Райнтхаллер беззвучно засмеялся.
— Я переменил о вас мнение. Пожалуй, Вы не только спекулянт, вы — спекулянт с отвратительным характером.
— Кто ж спорит!
Карл снова показал зубы. Он делал это всякий раз, когда пытался улыбнутся, и тогда его лицо с бесцветными глазами приобретало особенно жуткие черты. Вернулись женщины, рука об руку; от них пахло вином и вишневыми сигаретами.
— Мне дурно от ваших серьезных рож, — заявила Керстин со всей ответственностью.
— Вечно вам нужна какая-нибудь глупость!
Элизабет была ласковая, как кошка, то и дело норовила обвить руками Георга и посматривала на Карла, желая уловить признаки ревности. Георг лениво отстранялся и ждал вмешательства жены. Керстин упрекнула, что он редко с ней танцует, как-то неуместно громко, и расхохоталась. Все, впрочем, давно сделали вид, что сменили расположение духа на веселое и не замечают друг за другом таких мелочей.
— Расскажите ту историю, как вы повздорили с бароном, — заговорщически пролепетала Элизабет.
— Я рассказывал ее уже несколько раз, — Георг протестовал, но без особого энтузиазма.
— А я считаю, что она весьма занятная!
— Ладно, раз уж вы так считаете. Это было в гостях у фрау Винклер, он выглядел скверно. Кажется, все началось в тот момент, когда мы стали спорить про креветочный суп…
— В креветочный суп нельзя класть сельдерей! Что угодно, только не сельдерей! — Керстин спародировала гнусавый говор барона, очень метко, и это вызвало бурный смех.
— Вот ведь кретин! Сельдерей добавляет особый привкус креветкам, — Карла, кажется, возмущало отсутствие у людей вкуса.
— Я ответил что-то наподобие. А он и начал, вроде того, что сегодня вы суете везде свой сельдерей, кормите детей всякой дрянью, государственные производства закрываются, а вам все равно…
— Французы, евреи и коммунисты продали страну, пропили! Разворовали! — голосом барона продолжила Керстин.
Она хотела добавить что-то еще, но не смогла сдержать смех.

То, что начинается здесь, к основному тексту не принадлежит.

## config.mk

```make
export PLATFORM = sky130hd
export DESIGN_NAME = rxdly_path_seq
export DESIGN_NICKNAME = d
export VERILOG_FILES = /design/src/rtl/rxdly_pkg.sv /design/src/rtl/rxdly_path_decide.sv /design/src/rtl/rxdly_tap_lookup.sv /design/src/rtl/rxdly_write_gen.sv /design/src/rtl/rxdly_seq_ctrl.sv /design/src/rtl/rxdly_path_seq.sv
export SDC_FILE = /design/constraint.sdc
export NUM_CORES = 1
export LEC_CHECK = 0
export BUFFER_PORTS_ARGS = -buffer_cell sky130_fd_sc_hd__buf_2
export CELL_PAD_IN_SITES_DETAIL_PLACEMENT = 2
export CELL_PAD_IN_SITES_GLOBAL_PLACEMENT = 2
export CORE_AREA = 2 2 111 113
export CTS_CLUSTER_DIAMETER = 120
export DETAILED_ROUTE_END_ITERATION = 10
export DIE_AREA = 0 0 113 115
export PLACE_DENSITY = 0.82
export SLEW_MARGIN = 10
export SYNTH_ARGS = -nofsm -noshare
export SYNTH_HDL_FRONTEND = slang
export SYNTH_SLANG_ARGS = --single-unit
export TNS_END_PERCENT = 100
```

## constraint.sdc

```tcl
create_clock -name clk_i -period 1.8 [get_ports clk_i]
set_clock_uncertainty 0.15 [all_clocks]
set_input_delay 0.54 -clock clk_i [delete_from_list [all_inputs] [get_ports clk_i]]
set_output_delay 0.54 -clock clk_i [all_outputs]
set_load 0.1 [all_outputs]
```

— Тут я говорю, мол, уважаемый…
Было около часу, когда гости начали вспоминать, что ночь коротка. Элизабет охотно обменивалась прощальными поцелуями и объятиями, особенно задерживая тех, кто был ей приятен. Фон Эшенбах ночевал у зятя. Керстин уговаривала его уже идти, устало и разомлевши, пока тот наконец обратил внимание, что они остались почти последними. Тени людей, а следом и они сами выплывали на улицу, мелькали в огромных окнах особняка, с цветными зеркалами и полукруглыми навершиями; они исчезали и вновь появлялись под газовым светом фонарей.
— Ты до сих пор снимаешь ту халупу в Максфорштадте?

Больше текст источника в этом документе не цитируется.